The Global Financial Crisis exposed how a sector meant to be a neutral utility for capital allocation can abuse its position with opacity and complexity.
The financial system exists to route financial capital towards value creating activities.
It fails when it exploits its privileged position to maximize profits for itself.
In a way, the financial system is a utility. It’s distributing a commodity.
Unlike a traditional utility, it doesn’t require a monopoly to be efficient.
Electricity is a commodity. Transmission of electricity is a natural monopoly. Building multiple transmission systems would be a massive waste of capital.

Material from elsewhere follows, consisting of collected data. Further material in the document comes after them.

`src/pkg/hbus_pkg.sv`:
```
// Shared constants and types for the host port and its controller
package hbus_pkg;
  localparam int DATA_W = 32;
  localparam int HALF_W = 16;
  localparam int ADDR_HI = 7;
  localparam int DW_ADDR_W = 6;
  localparam int FIFO_DEPTH = 8;
  localparam int FIFO_W = DW_ADDR_W + DATA_W;
  // Device-side register byte addresses
  localparam logic [7:0] CFG_OFF = 8'h74;
  localparam logic [7:0] ORDER_OFF = 8'h98;
  localparam int CFG_WIDTH_BIT = 2;
  localparam logic [31:0] ORDER_RST = 32'h00000000;
  localparam logic [31:0] ORDER_SWAP = 32'hFFFFFFFF;
  // Controller registers on AHB-Lite
  localparam logic [7:0] H_CTRL_OFF = 8'h00;
  localparam logic [7:0] H_ADDR_OFF = 8'h04;
  localparam logic [7:0] H_WDATA_OFF = 8'h08;
  localparam logic [7:0] H_RDATA_OFF = 8'h0C;
  localparam logic [7:0] H_STAT_OFF = 8'h10;
  localparam int CTRL_GO_WR_BIT = 0;
  localparam int CTRL_GO_RD_BIT = 1;
  localparam int CTRL_MODE16_BIT = 2;
  localparam int STAT_BUSY_BIT = 0;
  localparam int STAT_DONE_BIT = 1;
  typedef enum logic [2:0] {
    H_IDLE,
    H_WAIT_RDY,
    H_ISSUE,
    H_WAIT_RD,
    H_NEXT
  } host_state_type;
endpackage

```
`src/pkg/hbus_if.sv`:
```
// Parallel host bus between controller and device port
`timescale 1ns/1ps
interface hbus_if;
  logic [7:1] addr;
  logic wr;
  logic rd;
  logic [31:0] wdata;
  logic [31:0] rdata;
  logic oe_lo;
  logic oe_hi;
  logic rvalid;
  logic ready;
  wire [31:0] dq;
  // Pull-downs hold undriven upper lanes low
  assign dq[15:0] = oe_lo ? rdata[15:0] : (wr ? wdata[15:0] : 16'h0000);
  assign dq[31:16] = oe_hi ? rdata[31:16] :
    (wr ? wdata[31:16] : 16'h0000);
  modport dev (
    input addr, wr, rd, wdata,
    output rdata, oe_lo, oe_hi, rvalid, ready
  );
  modport host (
    output addr, wr, rd, wdata,
    input dq, rvalid, ready
  );
endinterface

```
`src/rtl/host_port_dev.sv`:
```
// Device host port with width strap, half pairing and FIFO
//
// Local design decisions: the AHB-Lite slave port and the placing of the registers.
`timescale 1ns/1ps
module sync_fifo #(
  parameter int WIDTH = 8,
  parameter int DEPTH = 8
) (
  input wire logic i_mclk,
  input wire logic i_nrst,
  input wire logic i_in_valid,
  input wire logic [WIDTH-1:0] i_in_data,
  output logic o_in_ready,
  output logic o_out_valid,
  output logic [WIDTH-1:0] o_out_data,
  input wire logic i_out_ready
);
  localparam int PW = $clog2(DEPTH);
  logic [WIDTH-1:0] mem_ff [DEPTH];
  logic [PW-1:0] wptr_ff;
  logic [PW-1:0] rptr_ff;
  logic [PW:0] count_ff;
  logic push;
  logic pop;
  assign o_in_ready = (count_ff != (PW+1)'(DEPTH));
  assign o_out_valid = (count_ff != '0);
  assign o_out_data = mem_ff[rptr_ff];
  assign push = i_in_valid & o_in_ready;
  assign pop = o_out_valid & i_out_ready;
  always_ff @(posedge i_mclk)
  begin
    if (push)
    begin
      mem_ff[wptr_ff] <= i_in_data;
    end
  end
  always_ff @(posedge i_mclk or negedge i_nrst)
  begin
    if (!i_nrst)
    begin
      wptr_ff <= '0;
      rptr_ff <= '0;
      count_ff <= '0;
    end
    else
    begin
      if (push)
      begin
        wptr_ff <= (wptr_ff == PW'(DEPTH-1)) ? '0 : wptr_ff + 1'b1;
      end
      if (pop)
      begin
        rptr_ff <= (rptr_ff == PW'(DEPTH-1)) ? '0 : rptr_ff + 1'b1;
      end
      count_ff <= count_ff + (PW+1)'(push) - (PW+1)'(pop);
    end
  end
endmodule // sync_fifo

module host_port_dev (
  input wire logic i_mclk,
  input wire logic i_nrst,
  hbus_if.dev bus,
  input wire logic i_width_strap,
  output logic o_wr_valid,
  output logic [hbus_pkg::DW_ADDR_W-1:0] o_wr_addr,
  output logic [hbus_pkg::DATA_W-1:0] o_wr_data,
  input wire logic i_wr_ready,
  output logic o_rd_req,
  output logic [hbus_pkg::DW_ADDR_W-1:0] o_rd_addr,
  input wire logic [hbus_pkg::DATA_W-1:0] i_rd_data,
  output logic o_is_32bit
);
  import hbus_pkg::*;

  logic strap1_ff;
  logic strap2_ff;
  logic strap3_ff;
  logic width32_ff;
  logic [31:0] order_ff;
  logic wpend_ff;
  logic whalf_ff;
  logic [15:0] wbuf_ff;
  logic rpend_ff;
  logic [31:0] rlatch_ff;
  logic rstage_ff;
  logic rstage_half_ff;
  logic rstage_fetch_ff;
  logic [7:0] rstage_addr_ff;
  logic [31:0] rdata_ff;
  logic oe_lo_ff;
  logic oe_hi_ff;
  logic rvalid_ff;
  logic ready_ff;
  logic is16;
  logic half;
  logic [7:0] byte_addr;
  logic commit;
  logic [31:0] commit_data;
  logic fifo_push;
  logic fifo_in_ready;
  logic [31:0] fetched;

  // Internal half: 0 = bytes 1:0, 1 = bytes 3:2
  function automatic logic map_half(input logic a1, input logic [31:0] ctl);
    map_half = a1 ^ (ctl == ORDER_SWAP);
  endfunction

  function automatic logic [31:0] place(input logic h, input logic [15:0] d,
                                        input logic [15:0] other);
    place = h ? {d, other} : {other, d};
  endfunction

  assign is16 = ~width32_ff;
  assign byte_addr = {bus.addr[7:2], 2'b00};
  assign half = is16 & map_half(bus.addr[1], order_ff);

  // Strap sync: accept only when stages two and three agree
  always_ff @(posedge i_mclk or negedge i_nrst)
  begin
    if (!i_nrst)
    begin
      strap1_ff <= 1'b0;
      strap2_ff <= 1'b0;
      strap3_ff <= 1'b0;
      width32_ff <= 1'b0;
    end
    else
    begin
      strap1_ff <= i_width_strap;
      strap2_ff <= strap1_ff;
      strap3_ff <= strap2_ff;
      if (strap2_ff == strap3_ff)
      begin
        width32_ff <= strap3_ff;
      end
    end
  end
  assign o_is_32bit = width32_ff;

  // Write pairing
  always_comb
  begin
    commit = 1'b0;
    commit_data = bus.wdata;
    if (bus.wr)
    begin
      if (!is16)
      begin
        commit = 1'b1;
      end
      else if (wpend_ff && (half != whalf_ff))
      begin
        commit = 1'b1;
        commit_data = place(half, bus.wdata[15:0], wbuf_ff);
      end
    end
  end

  always_ff @(posedge i_mclk or negedge i_nrst)
  begin
    if (!i_nrst)
    begin
      wpend_ff <= 1'b0;
      whalf_ff <= 1'b0;
      wbuf_ff <= 16'h0000;
    end
    else if (bus.wr && is16)
    begin
      if (!wpend_ff)
      begin
        wpend_ff <= 1'b1;
        whalf_ff <= half;
        wbuf_ff <= bus.wdata[15:0];
      end
      else if (half != whalf_ff)
      begin
        wpend_ff <= 1'b0;
      end
      // Same half again: dropped, first half stays pending
    end
  end

  always_ff @(posedge i_mclk or negedge i_nrst)
  begin
    if (!i_nrst)
    begin
      order_ff <= ORDER_RST;
    end
    else if (commit && byte_addr == ORDER_OFF)
    begin
      order_ff <= commit_data;
    end
  end

  // Dwords to the data side; registers are kept local
  assign fifo_push = commit && byte_addr != ORDER_OFF && byte_addr != CFG_OFF;

  sync_fifo #(
    .WIDTH(FIFO_W),
    .DEPTH(FIFO_DEPTH)
  ) u_fifo (
    .i_mclk(i_mclk),
    .i_nrst(i_nrst),
    .i_in_valid(fifo_push),
    .i_in_data({bus.addr[7:2], commit_data}),
    .o_in_ready(fifo_in_ready),
    .o_out_valid(o_wr_valid),
    .o_out_data({o_wr_addr, o_wr_data}),
    .i_out_ready(i_wr_ready)
  );

  // Ready drops the cycle after a push so the host cannot overrun
  always_ff @(posedge i_mclk or negedge i_nrst)
  begin
    if (!i_nrst)
    begin
      ready_ff <= 1'b0;
    end
    else
    begin
      ready_ff <= fifo_in_ready & ~fifo_push;
    end
  end

  // Read stage one: decide fetch and half
  always_ff @(posedge i_mclk or negedge i_nrst)
  begin
    if (!i_nrst)
    begin
      rpend_ff <= 1'b0;
      rstage_ff <= 1'b0;
      rstage_half_ff <= 1'b0;
      rstage_fetch_ff <= 1'b0;
      rstage_addr_ff <= 8'h00;
      o_rd_req <= 1'b0;
      o_rd_addr <= '0;
    end
    else
    begin
      rstage_ff <= bus.rd;
      o_rd_req <= 1'b0;
      if (bus.rd)
      begin
        rstage_half_ff <= half;
        rstage_addr_ff <= byte_addr;
        rstage_fetch_ff <= ~is16 | ~rpend_ff;
        if (!is16 || !rpend_ff)
        begin
          o_rd_req <= byte_addr != ORDER_OFF && byte_addr != CFG_OFF;
          o_rd_addr <= bus.addr[7:2];
        end
        if (is16 && !rpend_ff)
        begin
          rpend_ff <= 1'b1;
        end
        else
        begin
          // Second half or same-half repeat both restart pairing
          rpend_ff <= 1'b0;
        end
      end
    end
  end

  always_comb
  begin
    if (rstage_addr_ff == CFG_OFF)
    begin
      fetched = 32'h00000000;
      fetched[CFG_WIDTH_BIT] = width32_ff;
    end
    else if (rstage_addr_ff == ORDER_OFF)
    begin
      fetched = order_ff;
    end
    else
    begin
      fetched = i_rd_data;
    end
  end

  // Read stage two: drive the lanes
  always_ff @(posedge i_mclk or negedge i_nrst)
  begin
    if (!i_nrst)
    begin
      rlatch_ff <= 32'h00000000;
      rdata_ff <= 32'h00000000;
      oe_lo_ff <= 1'b0;
      oe_hi_ff <= 1'b0;
      rvalid_ff <= 1'b0;
    end
    else
    begin
      rvalid_ff <= rstage_ff;
      oe_lo_ff <= rstage_ff;
      oe_hi_ff <= rstage_ff & width32_ff;
      if (rstage_ff)
      begin
        if (rstage_fetch_ff)
        begin
          rlatch_ff <= fetched;
        end
        if (width32_ff)
        begin
          rdata_ff <= fetched;
        end
        else if (rstage_fetch_ff)
        begin
          rdata_ff <= {16'h0000, rstage_half_ff ? fetched[31:16]
                                                : fetched[15:0]};
        end
        else
        begin
          rdata_ff <= {16'h0000, rstage_half_ff ? rlatch_ff[31:16]
                                                : rlatch_ff[15:0]};
        end
      end
    end
  end

  assign bus.rdata = rdata_ff;
  assign bus.oe_lo = oe_lo_ff;
  assign bus.oe_hi = oe_hi_ff;
  assign bus.rvalid = rvalid_ff;
  assign bus.ready = ready_ff;
endmodule // host_port_dev

```
`src/flat_wrapper.sv`:
```
// flat-port wrapper written by rule: the top's interface ports become plain ports
module host_port_dev_flat import hbus_pkg::*;
  (i_mclk, i_nrst, i_width_strap, o_wr_valid, o_wr_addr, o_wr_data, i_wr_ready, o_rd_req, o_rd_addr, i_rd_data, o_is_32bit, bus_addr, bus_wr, bus_rd, bus_wdata, bus_rdata, bus_oe_lo, bus_oe_hi, bus_rvalid, bus_ready);
  hbus_if bus_i ();
  input wire logic i_mclk;
  input wire logic i_nrst;
  input wire logic i_width_strap;
  output logic o_wr_valid;
  output logic [hbus_pkg::DW_ADDR_W-1:0] o_wr_addr;
  output logic [hbus_pkg::DATA_W-1:0] o_wr_data;
  input wire logic i_wr_ready;
  output logic o_rd_req;
  output logic [hbus_pkg::DW_ADDR_W-1:0] o_rd_addr;
  input wire logic [hbus_pkg::DATA_W-1:0] i_rd_data;
  output logic o_is_32bit;
  input wire logic [$bits(bus_i.addr)-1:0] bus_addr;
  input wire logic [$bits(bus_i.wr)-1:0] bus_wr;
  input wire logic [$bits(bus_i.rd)-1:0] bus_rd;
  input wire logic [$bits(bus_i.wdata)-1:0] bus_wdata;
  output wire logic [$bits(bus_i.rdata)-1:0] bus_rdata;
  output wire logic [$bits(bus_i.oe_lo)-1:0] bus_oe_lo;
  output wire logic [$bits(bus_i.oe_hi)-1:0] bus_oe_hi;
  output wire logic [$bits(bus_i.rvalid)-1:0] bus_rvalid;
  output wire logic [$bits(bus_i.ready)-1:0] bus_ready;
  assign bus_i.addr = bus_addr;
  assign bus_i.wr = bus_wr;
  assign bus_i.rd = bus_rd;
  assign bus_i.wdata = {>>{bus_wdata}};
  assign bus_rdata = {>>{bus_i.rdata}};
  assign bus_oe_lo = bus_i.oe_lo;
  assign bus_oe_hi = bus_i.oe_hi;
  assign bus_rvalid = bus_i.rvalid;
  assign bus_ready = bus_i.ready;
  host_port_dev u_core (.i_mclk(i_mclk), .i_nrst(i_nrst), .bus(bus_i), .i_width_strap(i_width_strap), .o_wr_valid(o_wr_valid), .o_wr_addr(o_wr_addr), .o_wr_data(o_wr_data), .i_wr_ready(i_wr_ready), .o_rd_req(o_rd_req), .o_rd_addr(o_rd_addr), .i_rd_data(i_rd_data), .o_is_32bit(o_is_32bit));
endmodule
```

But money is more abstract, especially modern money that is basically digital entries on a ledger. It’s bits not atoms.
Moving money doesn’t require tightly controlled physical infrastructure connecting all the destinations in the real economy. Well, in theory.
In practice, much of modern finance relies on core systems (Fedwire, CHIPS, SWIFT, Visa) that are centralized. Some of these exploit their centralization, others are basically state-run. Stablecoins and other blockchain technologies might change all of this. We’ll see.
Financial institutions, particularly depositor banks, live and die by their reputation. The moment they forget that their power and profit comes from living up to that reputation, they lose everything.
Finance as a percent of GDP has grown from ~4% in the 1960s to ~7% in 2000. A lot of this has to do with globalization and the role of the US dollar as the global reserve currency.
After reading about opaque markets, I wonder how much of that growth is just extractive activities that should be decentralized, or at least much more transparent.
The temptation is too high to cheat the system otherwise.